▸ Supplied records:

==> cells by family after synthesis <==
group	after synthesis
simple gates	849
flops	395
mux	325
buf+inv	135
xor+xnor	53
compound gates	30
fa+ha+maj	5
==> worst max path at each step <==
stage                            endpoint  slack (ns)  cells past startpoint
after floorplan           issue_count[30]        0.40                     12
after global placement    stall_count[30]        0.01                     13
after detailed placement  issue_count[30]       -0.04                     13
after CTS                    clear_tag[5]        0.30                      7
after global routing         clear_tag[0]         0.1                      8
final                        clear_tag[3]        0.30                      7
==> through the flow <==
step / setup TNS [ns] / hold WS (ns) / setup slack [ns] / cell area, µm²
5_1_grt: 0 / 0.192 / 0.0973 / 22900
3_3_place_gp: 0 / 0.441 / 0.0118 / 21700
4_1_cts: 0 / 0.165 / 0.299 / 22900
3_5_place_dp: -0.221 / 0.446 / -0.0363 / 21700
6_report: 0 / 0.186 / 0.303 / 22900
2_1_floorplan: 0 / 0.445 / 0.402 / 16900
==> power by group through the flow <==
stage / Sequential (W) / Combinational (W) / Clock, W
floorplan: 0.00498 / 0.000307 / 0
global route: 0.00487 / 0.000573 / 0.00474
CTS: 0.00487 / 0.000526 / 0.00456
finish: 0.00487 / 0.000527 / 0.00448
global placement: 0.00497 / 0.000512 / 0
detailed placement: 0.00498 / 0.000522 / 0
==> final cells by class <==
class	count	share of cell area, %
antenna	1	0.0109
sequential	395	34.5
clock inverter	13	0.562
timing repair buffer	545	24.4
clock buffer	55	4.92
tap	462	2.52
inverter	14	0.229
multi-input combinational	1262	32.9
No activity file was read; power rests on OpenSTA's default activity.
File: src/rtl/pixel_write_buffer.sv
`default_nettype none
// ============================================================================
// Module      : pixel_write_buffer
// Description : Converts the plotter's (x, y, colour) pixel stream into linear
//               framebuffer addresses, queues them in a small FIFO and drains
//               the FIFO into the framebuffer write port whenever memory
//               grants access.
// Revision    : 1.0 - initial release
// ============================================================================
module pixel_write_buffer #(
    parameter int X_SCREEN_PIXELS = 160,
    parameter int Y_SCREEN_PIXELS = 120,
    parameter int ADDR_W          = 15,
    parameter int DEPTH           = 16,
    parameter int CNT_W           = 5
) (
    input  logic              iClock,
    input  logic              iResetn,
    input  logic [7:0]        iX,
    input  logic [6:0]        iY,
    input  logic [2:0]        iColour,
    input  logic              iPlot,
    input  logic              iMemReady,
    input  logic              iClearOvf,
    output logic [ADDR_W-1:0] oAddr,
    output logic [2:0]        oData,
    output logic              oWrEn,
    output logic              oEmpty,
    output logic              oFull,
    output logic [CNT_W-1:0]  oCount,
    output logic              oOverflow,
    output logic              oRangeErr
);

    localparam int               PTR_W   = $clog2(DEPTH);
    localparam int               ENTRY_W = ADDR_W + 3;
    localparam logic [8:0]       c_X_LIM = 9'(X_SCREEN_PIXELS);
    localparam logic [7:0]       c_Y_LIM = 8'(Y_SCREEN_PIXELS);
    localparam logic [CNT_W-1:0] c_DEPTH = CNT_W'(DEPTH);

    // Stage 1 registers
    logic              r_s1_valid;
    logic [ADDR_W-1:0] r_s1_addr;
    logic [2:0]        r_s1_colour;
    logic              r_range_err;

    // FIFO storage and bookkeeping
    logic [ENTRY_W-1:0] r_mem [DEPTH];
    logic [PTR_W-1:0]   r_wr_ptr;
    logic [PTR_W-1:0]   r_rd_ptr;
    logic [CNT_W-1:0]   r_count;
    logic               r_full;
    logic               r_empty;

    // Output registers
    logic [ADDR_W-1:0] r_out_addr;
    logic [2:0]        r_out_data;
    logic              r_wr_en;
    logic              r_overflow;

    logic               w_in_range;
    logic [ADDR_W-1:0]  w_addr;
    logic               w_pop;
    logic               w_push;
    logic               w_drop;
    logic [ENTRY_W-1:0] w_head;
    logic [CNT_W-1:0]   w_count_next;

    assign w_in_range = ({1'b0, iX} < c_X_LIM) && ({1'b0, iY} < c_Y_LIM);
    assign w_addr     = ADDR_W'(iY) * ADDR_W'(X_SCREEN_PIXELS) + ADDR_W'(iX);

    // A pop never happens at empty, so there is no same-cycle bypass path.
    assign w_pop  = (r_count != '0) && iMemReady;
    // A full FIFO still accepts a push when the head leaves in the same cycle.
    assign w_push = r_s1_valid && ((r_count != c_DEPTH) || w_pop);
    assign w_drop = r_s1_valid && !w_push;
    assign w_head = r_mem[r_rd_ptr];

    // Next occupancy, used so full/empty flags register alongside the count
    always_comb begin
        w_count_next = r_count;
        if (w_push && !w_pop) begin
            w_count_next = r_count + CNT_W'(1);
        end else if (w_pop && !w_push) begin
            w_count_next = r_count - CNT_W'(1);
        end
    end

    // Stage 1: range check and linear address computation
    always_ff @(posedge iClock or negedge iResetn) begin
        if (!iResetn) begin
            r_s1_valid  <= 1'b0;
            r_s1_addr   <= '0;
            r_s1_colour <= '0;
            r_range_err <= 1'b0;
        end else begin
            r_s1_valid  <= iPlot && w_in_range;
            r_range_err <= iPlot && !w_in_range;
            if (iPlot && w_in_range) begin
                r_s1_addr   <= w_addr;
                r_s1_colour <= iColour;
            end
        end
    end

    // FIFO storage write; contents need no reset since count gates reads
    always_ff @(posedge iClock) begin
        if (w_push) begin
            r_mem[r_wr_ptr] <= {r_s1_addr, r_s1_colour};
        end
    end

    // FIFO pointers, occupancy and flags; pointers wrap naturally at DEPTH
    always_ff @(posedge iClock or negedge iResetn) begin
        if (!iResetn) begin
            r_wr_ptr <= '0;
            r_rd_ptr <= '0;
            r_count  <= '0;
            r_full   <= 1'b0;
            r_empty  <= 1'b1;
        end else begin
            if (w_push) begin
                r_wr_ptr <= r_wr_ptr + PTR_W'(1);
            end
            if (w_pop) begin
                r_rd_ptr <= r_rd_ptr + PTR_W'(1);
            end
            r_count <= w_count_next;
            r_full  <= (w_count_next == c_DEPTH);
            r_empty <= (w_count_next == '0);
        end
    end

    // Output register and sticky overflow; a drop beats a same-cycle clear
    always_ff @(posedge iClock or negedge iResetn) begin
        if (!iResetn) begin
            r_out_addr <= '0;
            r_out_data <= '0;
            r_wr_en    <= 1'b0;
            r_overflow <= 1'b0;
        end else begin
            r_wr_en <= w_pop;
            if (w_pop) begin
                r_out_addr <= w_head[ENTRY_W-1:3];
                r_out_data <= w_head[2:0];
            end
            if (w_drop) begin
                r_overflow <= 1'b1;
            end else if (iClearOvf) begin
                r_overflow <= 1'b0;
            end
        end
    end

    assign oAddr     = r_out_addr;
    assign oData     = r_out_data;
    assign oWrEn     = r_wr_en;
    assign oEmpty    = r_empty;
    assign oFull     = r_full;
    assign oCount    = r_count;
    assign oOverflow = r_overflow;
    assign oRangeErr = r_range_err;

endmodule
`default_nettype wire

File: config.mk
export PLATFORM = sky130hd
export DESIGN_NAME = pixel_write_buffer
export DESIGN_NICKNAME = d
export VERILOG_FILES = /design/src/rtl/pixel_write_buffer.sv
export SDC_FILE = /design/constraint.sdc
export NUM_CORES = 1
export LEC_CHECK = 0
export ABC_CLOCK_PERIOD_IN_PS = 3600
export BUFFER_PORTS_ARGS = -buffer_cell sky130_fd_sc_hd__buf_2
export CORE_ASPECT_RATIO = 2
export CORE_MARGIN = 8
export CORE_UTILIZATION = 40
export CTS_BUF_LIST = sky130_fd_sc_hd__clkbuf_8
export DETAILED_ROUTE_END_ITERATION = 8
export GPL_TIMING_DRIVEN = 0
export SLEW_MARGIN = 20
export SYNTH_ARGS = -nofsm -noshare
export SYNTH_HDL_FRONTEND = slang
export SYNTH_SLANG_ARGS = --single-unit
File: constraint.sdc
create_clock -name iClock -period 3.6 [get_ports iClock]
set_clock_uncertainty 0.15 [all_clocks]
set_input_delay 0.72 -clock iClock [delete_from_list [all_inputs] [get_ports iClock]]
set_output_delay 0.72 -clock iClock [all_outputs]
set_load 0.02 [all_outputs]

* * *

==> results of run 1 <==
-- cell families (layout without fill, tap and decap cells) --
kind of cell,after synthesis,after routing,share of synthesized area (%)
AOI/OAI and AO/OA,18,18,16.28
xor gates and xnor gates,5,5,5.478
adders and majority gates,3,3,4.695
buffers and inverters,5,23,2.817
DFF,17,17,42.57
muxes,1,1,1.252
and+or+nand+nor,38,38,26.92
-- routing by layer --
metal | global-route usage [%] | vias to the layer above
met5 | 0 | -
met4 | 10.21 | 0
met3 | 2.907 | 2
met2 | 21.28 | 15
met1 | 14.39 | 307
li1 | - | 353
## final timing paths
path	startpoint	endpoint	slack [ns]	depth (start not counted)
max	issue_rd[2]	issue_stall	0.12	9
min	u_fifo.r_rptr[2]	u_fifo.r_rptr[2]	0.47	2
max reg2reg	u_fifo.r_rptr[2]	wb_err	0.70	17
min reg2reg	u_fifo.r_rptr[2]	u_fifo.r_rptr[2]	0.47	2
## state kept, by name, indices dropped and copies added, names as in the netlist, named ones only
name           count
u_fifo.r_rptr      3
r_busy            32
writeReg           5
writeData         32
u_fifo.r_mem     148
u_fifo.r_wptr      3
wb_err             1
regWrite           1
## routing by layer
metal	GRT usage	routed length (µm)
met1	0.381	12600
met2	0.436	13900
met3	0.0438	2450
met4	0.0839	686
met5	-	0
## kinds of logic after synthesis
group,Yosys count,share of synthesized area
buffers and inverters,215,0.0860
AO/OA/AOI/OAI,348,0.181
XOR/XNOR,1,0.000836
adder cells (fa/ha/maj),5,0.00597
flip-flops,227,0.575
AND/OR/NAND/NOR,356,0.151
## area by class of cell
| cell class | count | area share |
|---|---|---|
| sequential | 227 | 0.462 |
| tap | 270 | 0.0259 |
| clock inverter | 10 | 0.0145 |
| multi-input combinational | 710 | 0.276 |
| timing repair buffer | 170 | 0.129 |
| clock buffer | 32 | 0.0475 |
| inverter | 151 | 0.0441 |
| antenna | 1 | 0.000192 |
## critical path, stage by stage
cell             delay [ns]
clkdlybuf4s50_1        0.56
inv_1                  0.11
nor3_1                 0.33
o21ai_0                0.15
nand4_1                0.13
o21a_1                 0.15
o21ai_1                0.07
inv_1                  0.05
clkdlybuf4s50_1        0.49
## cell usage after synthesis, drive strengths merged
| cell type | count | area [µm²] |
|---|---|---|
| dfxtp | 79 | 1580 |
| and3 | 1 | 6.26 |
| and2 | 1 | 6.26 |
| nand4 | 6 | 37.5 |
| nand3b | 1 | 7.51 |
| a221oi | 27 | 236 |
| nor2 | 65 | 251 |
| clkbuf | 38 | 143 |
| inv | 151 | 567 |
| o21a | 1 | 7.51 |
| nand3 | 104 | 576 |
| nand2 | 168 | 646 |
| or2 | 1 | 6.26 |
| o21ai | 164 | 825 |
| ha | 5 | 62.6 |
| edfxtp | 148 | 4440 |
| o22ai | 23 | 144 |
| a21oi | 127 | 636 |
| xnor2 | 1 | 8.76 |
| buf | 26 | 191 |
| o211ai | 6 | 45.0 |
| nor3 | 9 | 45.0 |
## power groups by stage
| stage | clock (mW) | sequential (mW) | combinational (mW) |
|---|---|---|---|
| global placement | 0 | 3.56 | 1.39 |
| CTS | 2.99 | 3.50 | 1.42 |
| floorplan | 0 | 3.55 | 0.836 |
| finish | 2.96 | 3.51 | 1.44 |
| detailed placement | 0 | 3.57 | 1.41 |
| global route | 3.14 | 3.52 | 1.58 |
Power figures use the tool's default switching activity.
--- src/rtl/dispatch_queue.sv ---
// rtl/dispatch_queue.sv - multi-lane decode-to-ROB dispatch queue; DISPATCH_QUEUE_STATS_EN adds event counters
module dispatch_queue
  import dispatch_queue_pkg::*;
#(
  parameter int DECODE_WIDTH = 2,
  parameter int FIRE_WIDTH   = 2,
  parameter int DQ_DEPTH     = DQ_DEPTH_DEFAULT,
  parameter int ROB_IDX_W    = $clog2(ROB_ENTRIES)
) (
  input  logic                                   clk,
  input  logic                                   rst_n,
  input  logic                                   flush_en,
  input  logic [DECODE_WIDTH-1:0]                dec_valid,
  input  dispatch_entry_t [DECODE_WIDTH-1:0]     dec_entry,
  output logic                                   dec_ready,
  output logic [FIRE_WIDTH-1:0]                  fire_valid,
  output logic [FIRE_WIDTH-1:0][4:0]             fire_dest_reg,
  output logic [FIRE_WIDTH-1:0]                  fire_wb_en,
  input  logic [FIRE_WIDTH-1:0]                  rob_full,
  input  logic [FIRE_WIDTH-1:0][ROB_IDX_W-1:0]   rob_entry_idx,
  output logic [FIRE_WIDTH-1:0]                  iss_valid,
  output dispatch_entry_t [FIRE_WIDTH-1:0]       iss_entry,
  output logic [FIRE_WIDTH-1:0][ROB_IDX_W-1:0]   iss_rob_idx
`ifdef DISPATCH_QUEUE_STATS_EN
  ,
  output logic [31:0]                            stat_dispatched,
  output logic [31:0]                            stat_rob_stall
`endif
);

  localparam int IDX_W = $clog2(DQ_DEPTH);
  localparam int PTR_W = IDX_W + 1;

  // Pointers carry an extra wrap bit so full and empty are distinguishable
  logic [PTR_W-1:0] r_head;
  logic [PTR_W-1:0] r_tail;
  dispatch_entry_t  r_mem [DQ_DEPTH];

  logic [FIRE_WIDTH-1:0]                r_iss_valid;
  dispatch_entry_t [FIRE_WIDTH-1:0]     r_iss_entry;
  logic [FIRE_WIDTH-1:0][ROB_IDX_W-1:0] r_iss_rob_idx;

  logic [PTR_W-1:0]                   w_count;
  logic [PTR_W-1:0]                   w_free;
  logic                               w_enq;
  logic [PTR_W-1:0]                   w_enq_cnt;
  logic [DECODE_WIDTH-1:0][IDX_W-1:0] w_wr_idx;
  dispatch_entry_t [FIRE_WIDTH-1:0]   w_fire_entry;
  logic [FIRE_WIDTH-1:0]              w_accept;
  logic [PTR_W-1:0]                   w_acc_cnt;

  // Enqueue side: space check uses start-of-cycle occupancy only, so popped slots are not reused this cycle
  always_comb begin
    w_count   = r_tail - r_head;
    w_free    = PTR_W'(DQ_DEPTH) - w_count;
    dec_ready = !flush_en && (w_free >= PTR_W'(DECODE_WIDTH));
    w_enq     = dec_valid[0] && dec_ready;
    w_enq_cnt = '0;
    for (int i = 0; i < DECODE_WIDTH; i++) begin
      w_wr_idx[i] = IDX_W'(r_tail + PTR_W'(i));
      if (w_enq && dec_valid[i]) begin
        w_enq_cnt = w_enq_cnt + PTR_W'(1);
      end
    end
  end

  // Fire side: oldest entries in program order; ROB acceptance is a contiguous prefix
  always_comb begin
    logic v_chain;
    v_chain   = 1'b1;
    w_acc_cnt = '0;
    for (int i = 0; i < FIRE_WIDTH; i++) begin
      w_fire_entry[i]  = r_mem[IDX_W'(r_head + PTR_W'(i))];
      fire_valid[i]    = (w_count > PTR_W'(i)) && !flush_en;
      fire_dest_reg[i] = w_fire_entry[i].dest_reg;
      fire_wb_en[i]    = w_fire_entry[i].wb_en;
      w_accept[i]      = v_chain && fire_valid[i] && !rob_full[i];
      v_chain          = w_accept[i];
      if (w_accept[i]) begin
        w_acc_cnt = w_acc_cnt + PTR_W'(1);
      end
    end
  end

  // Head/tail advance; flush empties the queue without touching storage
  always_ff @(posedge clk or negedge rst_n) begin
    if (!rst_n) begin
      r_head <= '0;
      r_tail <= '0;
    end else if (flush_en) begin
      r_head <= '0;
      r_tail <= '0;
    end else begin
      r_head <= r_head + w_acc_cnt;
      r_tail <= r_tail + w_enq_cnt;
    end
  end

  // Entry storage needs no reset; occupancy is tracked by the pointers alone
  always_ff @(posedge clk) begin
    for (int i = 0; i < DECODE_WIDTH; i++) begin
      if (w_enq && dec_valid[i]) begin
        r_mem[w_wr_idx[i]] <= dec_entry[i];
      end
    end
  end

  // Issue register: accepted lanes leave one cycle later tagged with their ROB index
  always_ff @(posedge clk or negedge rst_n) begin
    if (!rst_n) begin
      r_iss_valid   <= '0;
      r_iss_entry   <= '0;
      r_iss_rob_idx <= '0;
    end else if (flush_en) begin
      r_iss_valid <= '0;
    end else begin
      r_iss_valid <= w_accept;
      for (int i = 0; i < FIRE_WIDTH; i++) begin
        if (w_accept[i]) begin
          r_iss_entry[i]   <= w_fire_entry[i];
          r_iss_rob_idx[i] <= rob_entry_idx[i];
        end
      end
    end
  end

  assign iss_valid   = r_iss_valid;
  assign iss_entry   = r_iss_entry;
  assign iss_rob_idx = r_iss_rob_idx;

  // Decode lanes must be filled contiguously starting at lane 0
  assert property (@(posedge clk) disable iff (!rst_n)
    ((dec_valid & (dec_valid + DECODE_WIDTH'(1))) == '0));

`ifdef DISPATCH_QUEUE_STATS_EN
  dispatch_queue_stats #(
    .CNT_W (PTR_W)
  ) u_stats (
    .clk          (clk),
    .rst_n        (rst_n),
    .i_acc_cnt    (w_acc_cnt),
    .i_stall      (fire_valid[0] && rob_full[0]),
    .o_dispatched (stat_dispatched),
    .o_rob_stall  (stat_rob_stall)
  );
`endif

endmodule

▸ About this exercise: Take the stretch of lines above from the one containing "cells by family" through the one containing "worst max path" and repeat it exactly, adding no other line.

▸ Task answer:
==> cells by family after synthesis <==
group	after synthesis
simple gates	849
flops	395
mux	325
buf+inv	135
xor+xnor	53
compound gates	30
fa+ha+maj	5
==> worst max path at each step <==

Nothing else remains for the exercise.